Every year in the beginning of the school year, some teachers have their students write a paper about themselvse. Things like hobbies and favorite classes. Well, for this paper i decided to tell my teacher that i get anxiety attacks and that i've been having stomach problems. I turned the paper in hoping i did the right thing. Well today my teacher came up to me and told me that she has anxieties too and she has to take medication sometimes. She was very understanding and told me that if i needed to go out of class i could leave at anytime without asking. I have been asking god for favor with my teachers and that's what he gave me. I'm so happy everything has worked out. Well, if your teachers give out assignments like this, maybe you could put somewhere that you have stoamche problems from food sometimes. Make it seem like a problem without going into much detail. I do'nt know if your teachers will not care about your stomache issues, but maybe they will. Writing about my stomach helped me. The good thing is that i have that class 1st period and that's usually the class i get D in 'cause it's in the morning. hope i could help


----------



## 20663 (Jul 8, 2005)

actually, i was surprised at how many of my teachers had the same problem, and how open they were with me about it. I had to explain to a few that i have a stomach problem, which is why i may need to use the bathroom during class or why i had been missing school. and twice now, they werelike"oh i have stomach problems too, i wonder if we have the same thing?" and they did, and they toldme their stories.
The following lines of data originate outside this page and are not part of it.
What follows belongs to an exercise in optimizing a design on an open flow for small area; a production flow would make more cautious choices.
Only simulation tests tie the RTL to the original design; equivalence was not proved.
Power figures rest on the tool's default switching activity, not on a simulated workload.

== lane 2 ==
## scct
module scct (
    input             clk,
    input             rst,
    input      [4:0]  address,
    input             read,
    output reg [31:0] readdata,
    input      [31:0] writedata,
    input             write,
    output            irq,
    input      [7:0]  pins_i,
    output     [7:0]  pins_o
);
   reg        wv;
   reg [4:0]  wa;
   reg [31:0] wd;
   always @(posedge clk) begin
      wa <= address;
      wd <= writedata;
   end
   always @(posedge clk or posedge rst)
     if (rst) wv <= 1'b0;
     else wv <= write;
   wire wen_lo  = wv & (wa[4:2] == 3'b000);
   wire wen_ch  = wv & (wa[4:3] == 2'b01);
   wire wen_ccr = wv & wa[4] & ~wa[3];
   wire wen_ctr = wen_lo & (wa[1:0] == 2'd0);
   wire wen_psc = wen_lo & (wa[1:0] == 2'd1);
   wire wen_cie = wen_lo & (wa[1:0] == 2'd2);
   wire wen_cis = wen_lo & (wa[1:0] == 2'd3);
   wire wen_ms  = wen_ch & (wa[2:0] == 3'd0);
   wire wen_act = wen_ch & (wa[2:0] == 3'd1);
   wire wen_ie  = wen_ch & (wa[2:0] == 3'd2);
   wire wen_is  = wen_ch & (wa[2:0] == 3'd3);
   wire wen_ocf = wen_ch & (wa[2:0] == 3'd4);
   wire [31:0] ctr, psc;
   wire        chg, cie, cis;
   scct_counter u_ctr (
      .clk(clk), .rst(rst), .wd(wd),
  ...
==> module scct_counter, before the edit <==
module scct_counter (
    input             clk,
    input             rst,
    input      [31:0] wd,         
    input             wen_ctr,
    input             wen_psc,
    input             wen_ie,
    input             wen_is,
    output reg [31:0] ctr,
    output reg        chg,        
    output reg [31:0] psc,
    output reg        ie,
    output reg        is
);
   reg [31:0] pd;
   reg        ovf;
   reg        pnz;         
   wire [31:0] dec = pd - 32'd1;
   wire        tick = ~pnz;
   wire [31:0] pd_next = dec & (psc | {32{~tick}});
   wire [32:0] inc = {1'b0, ctr} + {32'd0, tick};
   wire w_ctr = ~rst & wen_ctr;
   wire h_ctr = ~rst & ~wen_ctr;
   wire w_psc = ~rst & wen_psc;
   wire h_psc = ~rst & ~wen_psc;
   wire w_ie  = ~rst & wen_ie;
   wire h_ie  = ~rst & ~wen_ie;
   always @(posedge clk) begin
      ctr <= ({32{w_ctr}} & wd) | ({32{h_ctr}} & inc[31:0]);
      psc <= ({32{w_psc}} & wd) | ({32{h_psc}} & psc);
      ie  <= (w_ie & wd[0]) | (h_ie & ie);
   end
   always @(posedge clk or posedge rst)
     if (rst) begin
        chg <= 0; is <= 0; pd <= 0; ovf <= 0; pnz <= 0;
     end else begin
        pd  <= pd_next;
        pnz <= |pd_next;
        chg <= tick;
        ovf <= inc[32] & ~wen_ctr;
        if (ovf) is <= ie;
        else if (wen_is & wd[0]) is <= 1'b0;
     end
endmodule
Settings: LEC_CHECK=0, CAP_MARGIN=20, CORE_MARGIN=2, CORE_UTILIZATION=45, PLACE_DENSITY=0.6, SLEW_MARGIN=20; clock period 8.0 ns.
standard.sh (not shown) runs the stock make flow with config.mk's settings and CLKGATE_MAP_FILE= SYNTH_SCRIPT=/design/flow/synth_recipe.tcl, a recipe that flattens the netlist after the stock synthesis.
==> flow/flow/run.sh <==
#!/bin/bash
# The standard synthesis, then its combinational logic re-mapped by ABC with
# an area-oriented script (every register stays as synthesis made it), then
# the standard layout from that netlist, with the smallest buffer on the
# ports, small repair buffers and a clock tree without dummy loads.
set -euo pipefail
R=orfs/results/$FLOW_PLATFORM/scct/base
LIB=$FLOW_HOME/platforms/$FLOW_PLATFORM/lib/sky130_fd_sc_hd__tt_025C_1v80.lib
bash standard.sh synth > standard_synth.log 2>&1
cp $R/1_2_yosys.v $R/1_2_yosys_std.v
bash flow/remap.sh $R/1_2_yosys_std.v $R/1_2_yosys.v "$LIB" flow/area.abc \
  "$FLOW_HOME/platforms/$FLOW_PLATFORM/config.mk" remap
rm -f $R/1_synth.odb $R/1_synth.sdc
export BUFFER_PORTS_ARGS="-buffer_cell sky130_fd_sc_hd__buf_1"
# clock tree: clkbuf_8 leaf buffers on clusters of up to 15 sinks, no dummy loads
export CTS_ARGS="-sink_clustering_enable -repair_clock_nets -dont_use_dummy_load -buf_list sky130_fd_sc_hd__clkbuf_8 -sink_clustering_size 15 -sink_clustering_max_diameter 50"
# repair buffers no larger than buf_2
DU="$(sed -n '/DONT_USE_CELLS/,/^$/p' $FLOW_HOME/platforms/$FLOW_PLATFORM/config.mk | tr -d '\\' | tr ' ' '\n' | grep sky130 | tr '\n' ' ')"
DU="$DU sky130_fd_sc_hd__buf_4 sky130_fd_sc_hd__buf_6 sky130_fd_sc_hd__buf_8 sky130_fd_sc_hd__buf_12 sky130_fd_sc_hd__buf_16 sky130_fd_sc_hd__bufbuf_8 sky130_fd_sc_hd__bufbuf_16"
bash standard.sh ${TARGET:-finish} "DONT_USE_CELLS=$DU" > standard_layout.log 2>&1
Other scripts of this flow, unchanged in this note and not shown: flow/flow/area.abc, flow/flow/remap.sh
The following lists how lane 1 was set up differently from lane 2:
==> flow/design.v, changed modules only <==
module scct_counter (
    input             clk,
    input             rst,
    input      [31:0] wd,         
    input             wen_ctr,
    input             wen_psc,
    input             wen_ie,
    input             wen_is,
    output reg [31:0] ctr,
    output reg        chg,        
    output reg [31:0] psc,
    output reg        ie,
    output reg        is
);
   reg [31:0] pd;
   reg        ovf;
   wire [32:0] dec = {1'b0, pd} - 33'd1;
   wire        tick = dec[32];
   wire [32:0] inc = {1'b0, ctr} + {32'd0, tick};
   wire w_ctr = ~rst & wen_ctr;
   wire h_ctr = ~rst & ~wen_ctr;
   wire w_psc = ~rst & wen_psc;
   wire h_psc = ~rst & ~wen_psc;
   wire w_ie  = ~rst & wen_ie;
   wire h_ie  = ~rst & ~wen_ie;
   always @(posedge clk) begin
      ctr <= ({32{w_ctr}} & wd) | ({32{h_ctr}} & inc[31:0]);
      psc <= ({32{w_psc}} & wd) | ({32{h_psc}} & psc);
      ie  <= (w_ie & wd[0]) | (h_ie & ie);
   end
   always @(posedge clk or posedge rst)
     if (rst) begin
        chg <= 0; is <= 0; pd <= 0; ovf <= 0;
     end else begin
        pd  <= dec[31:0] & (psc | {32{~tick}});
        chg <= tick;
        ovf <= inc[32] & ~wen_ctr;
        if (ovf) is <= ie;
        else if (wen_is & wd[0]) is <= 1'b0;
     end
endmodule
[summary]
- Between lane 2 and lane 1, the flow reports non-clock buffer count in the final layout increasing by a little under 10%.
- In lane 1 relative to lane 2, met3 wire length had gone down by a few percent.
- Deepest clock path buffer count delta (lane 2 -> lane 1): insignificant
- Diff lane 2 and lane 1: area of the multi-input gates lower in lane 1
- In lane 1, total half-perimeter wirelength after legalization and detailed placement is higher than in lane 2.
- Time the final worst path needs with I/O delays and setup, lane 2 and lane 1, higher one = lane 1.
- | setup slack after placement | higher: lane 2 |
- Compared to lane 2, lane 1 has share of power burned in combinational logic 0.3 points lower.
- Lane 1 reports a lower number of global-route vias before repair than lane 2 does.
- Across both runs, global placement routability congestion was higher for lane 1 than for lane 2.
- Diff lane 2 -> lane 1 | synthesized net count | down slightly

separate check: timing with driven ports:
In the flow no input, the clock included, has a driving cell. The finished layouts below were timed again as built, in two steps. Step 1 (the two cells are an assumption about what drives the block):
set clk [get_ports {clk}]
set_driving_cell -lib_cell sky130_fd_sc_hd__clkbuf_16 $clk
set_driving_cell -lib_cell sky130_fd_sc_hd__buf_2 [delete_from_list [all_inputs] $clk]
Step 2 also shifts input and output timing later by t, the mid clock arrival at the registers, as if the neighbouring blocks saw the same clock. Three values: ideal ports, drivers, drivers and shift; two values: the first two.
run	shift t [ns]	slack for setup (ns)	worst setup path after step 2	worst data-port slew with drivers (ns)
lane 2	0.730	1.810 / 1.810 / 1.810	register to register	0.04
lane 1	0.722	0.347 / 0.347 / 0.347	register to register	0.03
After both steps every run listed still meets setup and hold.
And the one english teacher who had it added that basically the entire english department has had or has ibs, which is really comforting to know in a weird way.andfor the ones who didn't haveibs,they were still really good about it and didn't ask too manyquestions or give me any problems about going to the bathroom during class. i agree though..you don't really have to go into much detail when you tell them unless you really want to.


----------



## 17533 (Jan 8, 2007)

i dont know anyone in my school with this problem only my brother who has it like me. i havent really told any of my teachers but if i gotta go to the bathroom or something i could easily explain to em. it's just that its really embarassing to discuss it.


----------



## 13647 (May 30, 2006)

Ganzad-Even if you haven't met anyone with the same problem yet, chances are they are just hesitant to disclose their IBS to other people. It is much more common than you think.Andrea


----------